Acho que os chineses estão mostrando interesse para ganhar-se a vontade do Estado grego e para conseguir aprofundar neste tipo de cooperação com o fim de assegurar-se um maior acesso aos mercados em Europa. Também estão interessados na diversificação da sua carteira de ativos, embora em menor medida. Não creio que estas inversões sejam, em sentido estrito, uma proposta de negócios para eles; quase nada do que China faz no campo da inversão estrangeira tem a ver mais com os negócios que com motivações políticas. Portanto, e com muita claridade, esta medida não tem nada que ver com o suposto sucesso do programa de austeridade. Mais bem é uma oportunidade que surge do fracasso de Europa à hora de iniciar este tipo de inversões, que poderiam ter sido feitas baixo a proteção do Banco Europeu de Inversões.


O governo afirma que o resgate está chegando a sua fim e que no futuro não serão necessárias mais medidas de austeridade. Partilha você essa opinião? 

Sobre este tema, espero que o governo tenha razão. Se o que diz o governo é certo, estaria refletindo um importante câmbio de posição por parte da troika. E a causa dessa mudança - e se produziu- não é difícil de averiguar: podemos encontrá-la em SYRIZA. A hipótese mais provável é que os sócios europeus de Grécia estejam reagindo perante o câmbio no clima político grego e sintam preocupação por poder encontrar-se negociando frente um interlocutor muito mais duro representando ao próximo governo grego.

Por suposto, o que esta mudança demonstra é que as medidas de austeridade aplicadas ao longo deste tempo tiveram uma motivação política mais do que económica. As medidas tomaram-se, sobretudo, por raz4oes de política interna na Alemanha. Agora, toda vez que o governo alemão se instalou de forma certa após as eleições, surge uma motivação política mais ampla, que requer a mudança de políticas. E mudam-se.

Conclusão: durante todo este tempo, a economia não teve nada a ver com as políticas de austeridade.


E, por último, teve a oportunidade de assessorar o governo social-democrata do PASOK e ao então Primeiro Ministro, George Papandreou, em 2009. Alguma vez lhe pediram o seu conselho? 

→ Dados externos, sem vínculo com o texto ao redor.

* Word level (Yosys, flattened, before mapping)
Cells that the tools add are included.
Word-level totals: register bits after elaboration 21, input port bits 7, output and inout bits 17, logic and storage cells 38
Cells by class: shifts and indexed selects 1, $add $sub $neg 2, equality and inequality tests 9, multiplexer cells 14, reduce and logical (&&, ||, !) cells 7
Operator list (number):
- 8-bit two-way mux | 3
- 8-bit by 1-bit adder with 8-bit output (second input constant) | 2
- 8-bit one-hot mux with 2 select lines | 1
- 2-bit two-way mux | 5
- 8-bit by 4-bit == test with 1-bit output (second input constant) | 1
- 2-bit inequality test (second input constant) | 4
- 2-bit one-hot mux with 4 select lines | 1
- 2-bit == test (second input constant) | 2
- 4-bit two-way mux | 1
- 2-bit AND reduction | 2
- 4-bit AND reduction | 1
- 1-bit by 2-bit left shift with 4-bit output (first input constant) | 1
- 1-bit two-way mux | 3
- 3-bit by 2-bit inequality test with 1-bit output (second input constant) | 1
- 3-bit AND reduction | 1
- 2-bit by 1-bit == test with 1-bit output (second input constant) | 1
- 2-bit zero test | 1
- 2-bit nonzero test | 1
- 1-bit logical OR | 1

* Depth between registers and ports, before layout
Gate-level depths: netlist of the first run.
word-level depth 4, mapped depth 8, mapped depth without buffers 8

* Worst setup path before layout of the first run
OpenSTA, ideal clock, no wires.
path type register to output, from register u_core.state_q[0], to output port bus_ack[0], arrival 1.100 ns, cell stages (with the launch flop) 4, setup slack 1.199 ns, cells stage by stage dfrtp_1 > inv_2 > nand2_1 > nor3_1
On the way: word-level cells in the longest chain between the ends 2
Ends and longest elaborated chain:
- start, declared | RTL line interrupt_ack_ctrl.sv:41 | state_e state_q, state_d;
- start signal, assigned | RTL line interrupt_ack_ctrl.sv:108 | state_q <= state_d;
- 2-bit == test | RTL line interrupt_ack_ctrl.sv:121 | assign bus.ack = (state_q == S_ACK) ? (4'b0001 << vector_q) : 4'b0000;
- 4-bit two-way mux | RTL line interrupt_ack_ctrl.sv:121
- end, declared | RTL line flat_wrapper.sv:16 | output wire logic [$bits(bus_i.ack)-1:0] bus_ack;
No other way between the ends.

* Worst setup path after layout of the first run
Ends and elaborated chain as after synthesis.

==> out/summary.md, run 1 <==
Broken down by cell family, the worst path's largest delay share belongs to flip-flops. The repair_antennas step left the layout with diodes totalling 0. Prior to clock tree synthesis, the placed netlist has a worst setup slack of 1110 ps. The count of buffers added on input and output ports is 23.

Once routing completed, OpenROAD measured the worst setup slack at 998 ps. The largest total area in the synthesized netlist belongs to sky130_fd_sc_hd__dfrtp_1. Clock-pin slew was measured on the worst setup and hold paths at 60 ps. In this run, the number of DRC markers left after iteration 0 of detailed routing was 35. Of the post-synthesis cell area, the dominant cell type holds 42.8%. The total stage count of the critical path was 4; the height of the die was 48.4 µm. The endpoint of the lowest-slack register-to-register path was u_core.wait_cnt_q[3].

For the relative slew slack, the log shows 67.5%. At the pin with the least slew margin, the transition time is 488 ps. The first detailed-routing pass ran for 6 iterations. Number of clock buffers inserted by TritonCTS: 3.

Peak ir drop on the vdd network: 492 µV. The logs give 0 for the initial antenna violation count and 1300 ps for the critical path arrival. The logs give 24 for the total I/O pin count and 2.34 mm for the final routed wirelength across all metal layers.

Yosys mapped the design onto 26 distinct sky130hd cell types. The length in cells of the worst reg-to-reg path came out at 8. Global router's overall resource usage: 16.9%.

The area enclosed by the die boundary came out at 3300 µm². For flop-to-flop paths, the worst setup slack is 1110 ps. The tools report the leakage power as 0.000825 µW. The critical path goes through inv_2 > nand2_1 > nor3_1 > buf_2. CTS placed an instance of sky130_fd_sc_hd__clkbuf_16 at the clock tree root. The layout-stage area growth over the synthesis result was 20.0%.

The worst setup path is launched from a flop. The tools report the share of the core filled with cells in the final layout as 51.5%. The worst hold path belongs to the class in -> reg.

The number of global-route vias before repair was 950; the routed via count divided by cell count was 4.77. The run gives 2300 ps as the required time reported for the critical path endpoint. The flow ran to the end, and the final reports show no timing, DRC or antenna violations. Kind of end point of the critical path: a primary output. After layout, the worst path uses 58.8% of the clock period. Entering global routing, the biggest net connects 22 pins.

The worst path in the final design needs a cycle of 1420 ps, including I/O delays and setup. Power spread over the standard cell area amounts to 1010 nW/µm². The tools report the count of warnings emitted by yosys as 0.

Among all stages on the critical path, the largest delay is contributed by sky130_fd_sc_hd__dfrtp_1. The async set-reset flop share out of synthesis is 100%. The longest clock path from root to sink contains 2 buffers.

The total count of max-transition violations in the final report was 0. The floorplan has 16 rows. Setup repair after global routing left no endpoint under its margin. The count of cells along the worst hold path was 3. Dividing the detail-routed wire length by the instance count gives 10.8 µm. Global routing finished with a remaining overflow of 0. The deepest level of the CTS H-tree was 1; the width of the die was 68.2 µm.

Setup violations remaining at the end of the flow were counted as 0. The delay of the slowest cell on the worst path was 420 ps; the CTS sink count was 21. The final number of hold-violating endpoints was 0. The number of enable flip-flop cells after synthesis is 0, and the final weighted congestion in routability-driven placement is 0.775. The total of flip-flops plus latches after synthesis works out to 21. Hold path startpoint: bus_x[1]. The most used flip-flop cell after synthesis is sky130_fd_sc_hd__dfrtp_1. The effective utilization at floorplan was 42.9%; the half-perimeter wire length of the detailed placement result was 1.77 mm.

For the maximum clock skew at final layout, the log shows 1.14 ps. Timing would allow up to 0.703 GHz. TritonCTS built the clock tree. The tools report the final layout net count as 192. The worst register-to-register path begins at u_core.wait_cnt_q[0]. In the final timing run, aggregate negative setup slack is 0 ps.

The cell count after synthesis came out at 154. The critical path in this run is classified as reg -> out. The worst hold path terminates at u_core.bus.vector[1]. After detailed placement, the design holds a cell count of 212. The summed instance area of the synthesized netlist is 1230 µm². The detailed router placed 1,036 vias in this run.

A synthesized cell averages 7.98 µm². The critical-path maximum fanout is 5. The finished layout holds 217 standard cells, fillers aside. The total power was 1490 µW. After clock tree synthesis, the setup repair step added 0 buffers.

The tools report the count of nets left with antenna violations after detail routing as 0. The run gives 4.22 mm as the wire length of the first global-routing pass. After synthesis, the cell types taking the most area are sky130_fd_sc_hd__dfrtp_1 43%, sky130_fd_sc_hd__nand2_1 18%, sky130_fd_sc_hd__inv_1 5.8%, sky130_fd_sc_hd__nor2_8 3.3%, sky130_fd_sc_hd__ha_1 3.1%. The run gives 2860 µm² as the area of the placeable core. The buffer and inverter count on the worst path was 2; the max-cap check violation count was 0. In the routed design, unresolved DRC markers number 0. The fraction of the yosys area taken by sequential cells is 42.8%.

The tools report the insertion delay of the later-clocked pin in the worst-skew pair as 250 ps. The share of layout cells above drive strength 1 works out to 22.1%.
--- src/rtl/lv_abist_pkg.sv ---
// Shared types and sizing helpers for the multi-channel LV analog BIST sequencer.
package lv_abist_pkg;

    typedef enum logic [2:0] {IDLE, SCAN, STIM, REL, DONE} abist_st_e;

    function automatic int unsigned us2cyc(input int unsigned us, input int unsigned clk_m);
        return us * clk_m;
    endfunction

    function automatic int unsigned max2(input int unsigned a, input int unsigned b);
        return (a > b) ? a : b;
    endfunction

    // Width of a counter that must be able to hold max_val without wrapping.
    function automatic int unsigned cnt_width(input int unsigned max_val);
        return (max_val < 1) ? 1 : $clog2(max_val + 1);
    endfunction

endpackage

--- src/rtl/lv_abist_win_chk.sv ---
// Window-check engine: debounces a flag towards a target polarity within a cycle window.
module lv_abist_win_chk #(
    parameter int unsigned TMR_W   = 8,
    parameter int unsigned DEB_W   = 3,
    parameter int unsigned DEB_CYC = 4
) (
    input  logic             i_clk,
    input  logic             i_rst,
    input  logic             start,
    input  logic             en,
    input  logic             pol,
    input  logic [TMR_W-1:0] win_len,
    input  logic             flag,
    output logic             pass,
    output logic             timeout
);

    localparam logic [DEB_W-1:0] DEB_LAST = DEB_W'(DEB_CYC - 1);
    localparam logic [TMR_W-1:0] TMR_MAX  = '1;
    localparam logic [DEB_W-1:0] DEB_MAX  = '1;

    logic [TMR_W-1:0] tmr;
    logic [DEB_W-1:0] deb;
    logic             match;

    assign match = (flag == pol);

    // A pass on the last window cycle suppresses the coincident timeout.
    assign pass    = en && match && (deb >= DEB_LAST);
    assign timeout = en && !pass && (tmr >= (win_len - TMR_W'(1)));

    always_ff @(posedge i_clk) begin
        if (i_rst || start) begin
            tmr <= '0;
            deb <= '0;
        end else if (en) begin
            if (tmr != TMR_MAX) begin
                tmr <= tmr + 1'b1;
            end
            if (!match) begin
                deb <= '0;
            end else if (deb != DEB_MAX) begin
                deb <= deb + 1'b1;
            end
        end
    end

endmodule

--- src/rtl/lv_abist_mch.sv ---
// Multi-channel LV analog BIST: forces, checks and releases each monitor in turn,
// then reports per-channel and global results and enables logic BIST.
module lv_abist_mch
    import lv_abist_pkg::*;
#(
    parameter int unsigned CH_NUM  = 4,
    parameter int unsigned CLK_M   = 48,
    parameter int unsigned STIM_US = 70,
    parameter int unsigned REL_US  = 20,
    parameter int unsigned DEB_CYC = 4
) (
    input  logic                                          i_clk,
    input  logic                                          i_rst,
    input  logic                                          i_bist_en,
    input  logic [CH_NUM-1:0]                             i_ch_mask,
    input  logic                                          i_stop_on_fail,
    input  logic [CH_NUM-1:0]                             i_ana_flag,
    output logic [CH_NUM-1:0]                             o_bist_force,
    output logic                                          o_busy,
    output logic                                          o_done,
    output logic                                          o_lbist_en,
    output logic [CH_NUM-1:0]                             o_ch_rult,
    output logic                                          o_abist_rult,
    output logic                                          o_fail_vld,
    output logic [((CH_NUM > 1) ? $clog2(CH_NUM) : 1)-1:0] o_fail_ch
);

    localparam int unsigned STIM_CYC = us2cyc(STIM_US, CLK_M);
    localparam int unsigned REL_CYC  = us2cyc(REL_US, CLK_M);
    localparam int unsigned TMR_W    = cnt_width(max2(STIM_CYC, REL_CYC));
    localparam int unsigned DEB_W    = cnt_width(DEB_CYC);
    localparam int unsigned FAIL_W   = (CH_NUM > 1) ? $clog2(CH_NUM) : 1;
    localparam int unsigned IDX_W    = $clog2(CH_NUM + 1);

    localparam logic [TMR_W-1:0] STIM_LEN = TMR_W'(STIM_CYC);
    localparam logic [TMR_W-1:0] REL_LEN  = TMR_W'(REL_CYC);
    localparam logic [IDX_W-1:0] IDX_END  = IDX_W'(CH_NUM);

    abist_st_e         state;
    logic [IDX_W-1:0]  ch_idx;
    logic [FAIL_W-1:0] ch_sel;
    logic [CH_NUM-1:0] mask_q;
    logic              stop_q;
    logic              ch_failed;

    logic              win_en;
    logic              win_start;
    logic              win_pass;
    logic              win_to;
    logic [TMR_W-1:0]  win_len;

    assign ch_sel       = ch_idx[FAIL_W-1:0];
    assign o_abist_rult = &o_ch_rult;

    // Counters restart on every window entry, i.e. whenever a window is not running or just ended.
    assign win_en    = i_bist_en && ((state == STIM) || (state == REL));
    assign win_start = !win_en || win_pass || win_to;
    assign win_len   = (state == REL) ? REL_LEN : STIM_LEN;

    lv_abist_win_chk #(
        .TMR_W   (TMR_W),
        .DEB_W   (DEB_W),
        .DEB_CYC (DEB_CYC)
    ) u_win_chk (
        .i_clk   (i_clk),
        .i_rst   (i_rst),
        .start   (win_start),
        .en      (win_en),
        .pol     (state == STIM),
        .win_len (win_len),
        .flag    (i_ana_flag[ch_sel]),
        .pass    (win_pass),
        .timeout (win_to)
    );

    always_ff @(posedge i_clk) begin
        if (i_rst) begin
            state        <= IDLE;
            ch_idx       <= '0;
            mask_q       <= '0;
            stop_q       <= 1'b0;
            ch_failed    <= 1'b0;
            o_bist_force <= '0;
            o_busy       <= 1'b0;
            o_done       <= 1'b0;
            o_lbist_en   <= 1'b0;
            o_ch_rult    <= '1;
            o_fail_vld   <= 1'b0;
            o_fail_ch    <= '0;
        end else if (!i_bist_en && (state != IDLE)) begin
            // Abort: results are kept for inspection until the next start.
            state        <= IDLE;
            o_bist_force <= '0;
            o_busy       <= 1'b0;
            o_done       <= 1'b0;
            o_lbist_en   <= 1'b0;
        end else begin
            case (state)
                IDLE: begin
                    if (i_bist_en) begin
                        state      <= SCAN;
                        mask_q     <= i_ch_mask;
                        stop_q     <= i_stop_on_fail;
                        ch_idx     <= '0;
                        o_ch_rult  <= '1;
                        o_fail_vld <= 1'b0;
                        o_fail_ch  <= '0;
                        o_busy     <= 1'b1;
                        o_done     <= 1'b0;
                        o_lbist_en <= 1'b0;
                    end
                end
                SCAN: begin
                    if (ch_idx == IDX_END) begin
                        state      <= DONE;
                        o_busy     <= 1'b0;
                        o_done     <= 1'b1;
                        o_lbist_en <= 1'b1;
                    end else if (mask_q[ch_sel]) begin
                        ch_idx <= ch_idx + 1'b1;
                    end else begin
                        state        <= STIM;
                        o_bist_force <= CH_NUM'(1) << ch_sel;
                        ch_failed    <= 1'b0;
                    end
                end
                STIM: begin
                    if (win_pass || win_to) begin
                        state        <= REL;
                        o_bist_force <= '0;
                    end
                    if (win_to) begin
                        o_ch_rult[ch_sel] <= 1'b0;
                        ch_failed         <= 1'b1;
                        if (!o_fail_vld) begin
                            o_fail_vld <= 1'b1;
                            o_fail_ch  <= ch_sel;
                        end
                    end
                end
                REL: begin
                    if (win_to) begin
                        o_ch_rult[ch_sel] <= 1'b0;
                        if (!o_fail_vld) begin
                            o_fail_vld <= 1'b1;
                            o_fail_ch  <= ch_sel;
                        end
                    end
                    if (win_pass || win_to) begin
                        if (stop_q && (ch_failed || win_to)) begin
                            state      <= DONE;
                            o_busy     <= 1'b0;
                            o_done     <= 1'b1;
                            o_lbist_en <= 1'b1;
                        end else begin
                            state  <= SCAN;
                            ch_idx <= ch_idx + 1'b1;
                        end
                    end
                end
                DONE: begin
                end
                default: begin
                    state <= IDLE;
                end
            endcase
        end
    end

endmodule
--- config.mk ---
export PLATFORM = sky130hd
export DESIGN_NAME = lv_abist_mch
export DESIGN_NICKNAME = d
export VERILOG_FILES = /design/src/rtl/lv_abist_pkg.sv /design/src/rtl/lv_abist_win_chk.sv /design/src/rtl/lv_abist_mch.sv
export SDC_FILE = /design/constraint.sdc
export NUM_CORES = 1
export LEC_CHECK = 0
export ABC_AREA = 0
export CORE_ASPECT_RATIO = 0.6
export CORE_MARGIN = 4
export CORE_UTILIZATION = 40
export CTS_CLUSTER_DIAMETER = 150
export CTS_CLUSTER_SIZE = 28
export DETAILED_ROUTE_END_ITERATION = 16
export GPL_ROUTABILITY_DRIVEN = 0
export PLACE_DENSITY_LB_ADDON = 0.05
export REMOVE_ABC_BUFFERS = 1
export SETUP_SLACK_MARGIN = 0.4
export SLEW_MARGIN = 25
export SYNTH_ARGS = -nofsm -noshare
export SYNTH_HDL_FRONTEND = slang
export SYNTH_SLANG_ARGS = --single-unit
--- constraint.sdc ---
create_clock -name i_clk -period 3.3 [get_ports i_clk]
set_input_delay 0.66 -clock i_clk [delete_from_list [all_inputs] [get_ports i_clk]]
set_output_delay 0.66 -clock i_clk [all_outputs]
set_load 0.02 [all_outputs]
==> run summary, run 1 <==
Status - complete, no violations
Pins Over Slew Limit - 0
Vias in the first global route - 1922
Yosys cell types - 57
Antenna violations before repair - 0
Register area share after synthesis - 33.1%
Required time of the critical path - 3.48 ns
CP arrival - 2.89 ns
Die X - 108 um
Number of port buffers - 26
Dominant synthesized flop cell - dfxtp_1
Worst Setup SP - state[0]
Num rows - 21
Syn Area/Cell - 8.52 um2
CP max stage cell - dfxtp_1
Reg clk slew, reported paths - 0.08 ns
Chip height - 68.3 um
CTS resizes - 0
DP Wirelength - 4610 um
Pwr Density - 459 nW/um2
# fillers - 595
Slowest stage delay, CP - 0.38 ns
Most frequent CP cell - a21o_1
Slew margin rel. - 36.2%
Post-synth EDFFs - 0
WHS - 0.459 ns
Antenna viol nets, final - 0
DR pass1 iterations - 5
# clock sinks - 40
Synth area leaders - dfxtp_1 33%, ha_1 6.7%, nand2_1 5.1%
Max IR drop VDD - 0.292 mV
Asr flop ratio synth - 0%
Clock Tree Buf Depth - 2
Leak Pwr - 1.03 nW
Post-Route Setup TNS - 0 ns
GRT Util Overall - 17.5%
Cell count after synthesis - 284
Core area - 5730 um2
Total gr overflow - 0
Hold-fix buffers, CTS - 0
Final net count - 336
Max Clock Skew - 0.00973 ns
CTS tree - yes
# diodes - 0
Final Cycle Share - 82.1%
Worst-path fanout max - 5
CP Capture Type - flop
Max Cap Viol - 0
Finished Cell Area - 2870 um2
Root Buffer - clkbuf_8
Yosys reg bits - 40
IO Pins - 27
Worst hold path type - flop to flop
Share of layout cells above drive strength 1 - 11.2%
DP Worst Slack - 0.375 ns
Cell family with the largest share of critical-path delay - compound AO/OA/AOI/OAI gates
Die area - 7400 um2
CTS buffer count - 5
Htree depth - 2
Most common cell after layout, fill and taps aside - dfxtp_1
Via count - 2128
Post-layout min period - 2.71 ns
Share of the synthesized area in the top cell type - 33.1%
Synthesized area - 2420 um2
Buf+Inv Stages, Crit Path - 1
Via/cell ratio - 5.43
Most frequent cells in the layout - 40 x dfxtp_1, 33 x nand2_1, 26 x clkdlybuf4s50_1
Worst Setup Start Kind - flop
Hold_sp - mask_q[3]
Final WS setup - 0.592 ns
Endpoints failing setup - 0
Dpl cell area - 2770 um2
FMAX - 369 MHz
Leading area contributor after synthesis - dfxtp_1
Post-CTS setup buffer count - 0
Worst skew pair latency - 0.29 ns
Pin count of the biggest net entering global routing - 21
Residual DRC - 0
First-pass GRT wire length - 9970 um
Warnings from Yosys - 0
1st-iter DRT viols - 235
RR Startpoint - state[0]
Core Util, Final - 50.1%
Crit-path cells - nor2b_2, nand2_1, inv_1, ha_1, a21o_1, a21o_1, a22o_1, o21bai_1, mux2_2
Initial Util - 42.3%
Final hold vios - 0
RSZ-0062 raised after global routing - false
Crit Path Class - flop to flop
Layout area overhead - 18.4%
Wire per inst - 15.5 um
Worst-Margin Slew - 0.946 ns
Total Routed Length - 6090 um
final cells by class:
| class | instances | area (um2) | share of cell area, % |
|---|---|---|---|
| multi-input combinational | 218 | 1510 | 52.6 |
| inverter | 12 | 45.0 | 1.57 |
| clock inverter | 2 | 10.0 | 0.349 |
| tap | 80 | 100 | 3.49 |
| sequential | 40 | 801 | 27.9 |
| clock buffer | 6 | 82.6 | 2.88 |
| timing repair buffer | 34 | 320 | 11.2 |
per-stage QoR:
| stage | power, W | std cells |
|---|---|---|
| 2_1_floorplan | 0.000830 | 270 |
| 3_3_place_gp | 0.000986 | 384 |
| 3_5_place_dp | 0.000980 | 384 |
| 4_1_cts | 0.00132 | 392 |
| 5_1_grt | 0.00140 | 392 |
| 6_report | 0.00132 | 392 |
sequential cells by signal, summed over array words and instances, names as in the netlist:
name / count
u_win_chk.tmr: 12
stop_q: 1
u_win_chk.deb: 3
o_busy: 1
mask_q: 4
o_ch_rult: 4
o_fail_ch: 2
o_fail_vld: 1
ch_idx: 3
o_bist_force: 4
ch_failed: 1
state: 3
o_lbist_en: 1
logic make-up (layout without fill, tap and decap cells):
family,count (synthesis),count (layout),synth area share (%)
xor+xnor,14,14,5.68
simple gates,120,120,25.4
buf+inv,26,54,4.91
compound gates,59,59,18.0
mux,12,12,6.20
fa+ha+maj,13,13,6.72
flops,40,40,33.1
synthesized netlist by cell type (all sizes together), types with 3 or more instances:
library cell / n
o311ai: 3
dfxtp: 40
a31oi: 7
a221oi: 3
clkbuf: 9
a21oi: 13
xnor2: 10
nor3: 8
nand2: 33
mux2i: 9
nand4: 5
nor2: 24
o21ai: 8
or3: 3
a21o: 5
and2: 5
nor2b: 4
nand3: 9
or2: 4
nand2b: 7
ha: 13
o21a: 3
inv: 12
buf: 5
xor2: 4
and4: 3
nor4: 5
nand3b: 3
worst min-delay path, cell delays in order, from the launching register on:
cell and delay, ns:
dfxtp_1 0.31, nand2_1 0.05, a21oi_1 0.05
path summary, 6_finish.rpt:
path | depth (start not counted) | slack [ns] | endpoint
setup / recovery | 9 | 0.59 | ch_idx[0]
hold / removal | 2 | 0.46 | mask_q[3]
setup reg to reg | 9 | 0.59 | ch_idx[0]
hold reg to reg | 2 | 0.46 | mask_q[3]
where the power goes:
group	leakage, nW	switching, W	total (W)	internal (W)
Combinational	0.652	0.000258	0.000432	0.000174
Sequential	0.324	0.0000300	0.000545	0.000515
Clock	0.0510	0.000173	0.000340	0.000167
Total	1.03	0.000461	0.00132	0.000856
routing by layer:
layer  share of wire (%)  global-route usage, %  up-vias
met5                   0                      0        -
met4                0.76                   3.31        0
met3                 6.8                   4.24        7
met2                  36                   21.5       70
met1                  56                   28.9      978
li1                    -                      -     1073
(Power assumes the default switching activity.)
==> run 2: changes to the inputs <==
==> constraint.sdc (replaced) <==
create_clock -name i_clk -period 2.4 [get_ports i_clk]
set_input_delay 0.48 -clock i_clk [delete_from_list [all_inputs] [get_ports i_clk]]
set_output_delay 0.48 -clock i_clk [all_outputs]
set_load 0.02 [all_outputs]
==> run 2 against run 1 <==
Against the previous run: die area stayed put; clock skew is 0.0016 ns lower; sequential cell count stayed put; critical path depth is 1 higher; clock power is 130% higher; sequential share of layout area is 5.3 points lower; power is 77% higher; critical path type unchanged; largest cell class unchanged; highest routed layer unchanged.
==> run summary, run 2 (same netlist as run 1, synthesis figures left out) <==
Layout area overhead - 47.4%
Wire per inst - 16.7 um
Required time of the critical path - 2.63 ns
Worst-Margin Slew - 0.574 ns
DP Wirelength - 4850 um
Core area - 5730 um2
1st-iter DRT viols - 193
Logic pwr share - 34.4%
Antenna viol nets, final - 0
Pwr Density - 654 nW/um2
Total Routed Length - 7200 um
Htree depth - 2
CTS buffer count - 5
DP Cell Count - 404
Post-layout min period - 2.28 ns
CTS tree - yes
Max Cap Viol - 0
Final Non-Filler Cells - 430
Dpl cell area - 2920 um2
Post-Route Setup TNS - 0 ns
Max FFs per register - 12
Crit Path Class - flop to flop
Die X - 108 um
DR pass1 iterations - 5
# clock sinks - 40
# fillers - 492
Internal power - 0.00160 W
Slew margin rel. - 61.7%
Endpoints failing setup - 0
Switching power - 0.000736 W
Vias in the first global route - 2085
Num rows - 21
RSZ-0062 raised after global routing - true
# diodes - 0
Final hold vios - 0
Final Cycle Share - 95.1%
Reg clk slew, reported paths - 0.09 ns
Root Buffer - clkbuf_8
Sequential share of power - 32.4%
CP Capture Type - flop
Status - complete, no violations
Finished Cell Area - 3570 um2
GRT Util Overall - 20.0%
Hold-fix buffers, CTS - 0
Final net count - 374
Number of port buffers - 26
Biggest register - u_win_chk.tmr
CP arrival - 2.51 ns
First-pass GRT wire length - 11200 um
Initial Util - 42.3%
Max IR drop VDD - 0.329 mV
Chip height - 68.3 um
Worst hold path type - flop to flop
Clk pwr share - 33.2%
Pins Over Slew Limit - 0
Clock Tree Buf Depth - 2
Most common cell after layout, fill and taps aside - buf_4
Residual DRC - 0
Total gr overflow - 0
Max Clock Skew - 0.00809 ns
Core Util, Final - 62.3%
Leak Pwr - 1.32 nW
Antenna violations before repair - 0
Most frequent cells in the layout - 38 x buf_4, 36 x dfxtp_1, 31 x nand2_1
Worst Setup Start Kind - flop
Pin count of the biggest net entering global routing - 21
IO Pins - 27
Net Sw Frac - 31.5%
FMAX - 438 MHz
Via/cell ratio - 5.52
Die area - 7400 um2
Worst-path fanout max - 5
Share of layout cells above drive strength 1 - 32.0%
Worst skew pair latency - 0.30 ns
Via count - 2375
[run 2: cell types whose count changed in the layout (fill, tap and decap cells not counted), sizes merged]
cell,delta
buf,+38
bufinv,+3
clkbuf,-1
clkdlybuf4s50,-5
clkinv,-2
dlygate4sd2,+4
dlymetal6s2s,+1
[run 2: path summary, 6_finish.rpt]
path | startpoint | endpoint | slack (ns) | depth (start not counted)
max | state[0] | o_bist_force[0] | 0.12 | 10
min | mask_q[1] | mask_q[1] | 0.46 | 2
max reg2reg | state[0] | o_bist_force[0] | 0.12 | 10
min reg2reg | mask_q[1] | mask_q[1] | 0.46 | 2
[run 2: cell type report]
type | count | area [um2] | share of cell area (%)
flip-flops and latches | 40 | 808 | 22.6
inverters | 12 | 47.5 | 1.33
clock buffers | 5 | 68.8 | 1.93
clock inverters | 3 | 90.1 | 2.52
multi-input cells | 218 | 1800 | 50.5
repair buffers | 72 | 651 | 18.2
well taps | 80 | 100 | 2.80
[run 2: routing by layer]
metal | vias to the layer above | GRT usage (%) | share of wire, %
met1 | 1112 | 31.6 | 51
met5 | - | 0 | 0
met4 | 0 | 4.09 | 0.79
li1 | 1145 | - | -
met2 | 109 | 26.9 | 40
met3 | 9 | 4.34 | 8.2
[run 2: worst max-delay path, stage by stage, from the launching register on]
cell and delay [ns]:
dfxtp_2 0.34, nor2b_4 0.17, nand2_4 0.11, ha_4 0.29, nand2_2 0.04, o311ai_2 0.23
buf_4 0.20, a221oi_2 0.06, buf_4 0.16, o31ai_4 0.37, mux2i_1 0.23
[run 2: metrics by stage]
stage / setup slack (ns) / total power, W / hold slack, ns
final: 0.118 / 0.00234 / 0.458
after detailed placement: -0.209 / 0.00143 / 0.448
after global placement: -0.264 / 0.00144 / 0.444
after global routing: 0.0405 / 0.00245 / 0.487
after floorplan: -0.188 / 0.00114 / 0.425
after CTS: 0.127 / 0.00231 / 0.460
[run 2: power groups by stage]
stage	Combinational [W]	Sequential, W	Clock (W)
CTS	0.000759	0.000755	0.000796
global route	0.000857	0.000763	0.000828
floorplan	0.000340	0.000801	0
detailed placement	0.000672	0.000762	0
global placement	0.000683	0.000762	0
finish	0.000803	0.000758	0.000776
[run 2: timing repair]
| item | in CTS | in global routing |
|---|---|---|
| hold endpoints to repair | 0 | 0 |
| buffers inserted | 7 | 10 |
| gates resized for setup | 53 | 35 |
| endpoints found under the setup margin | 35 | 36 |
| pin swaps | 26 | 20 |
| cloned | 1 | 0 |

Visitei Grécia várias vezes durante o governo do Primeiro Ministro Papandreou. Ele é um velho amigo, e como sabem os laços entre as nossas famílias remontam-se à década de 1940. Os meus comentários para o governo consistiram basicamente em expor as minhas razões para um profundo pessimismo sobre o rumo das políticas europeias, especialmente em relação a Grécia. O governo grego, nesse momento, tinha uma visão mais otimista e esperançada, e não os culpo por isso. Porém temo-me que as circunstâncias deram-me a razão.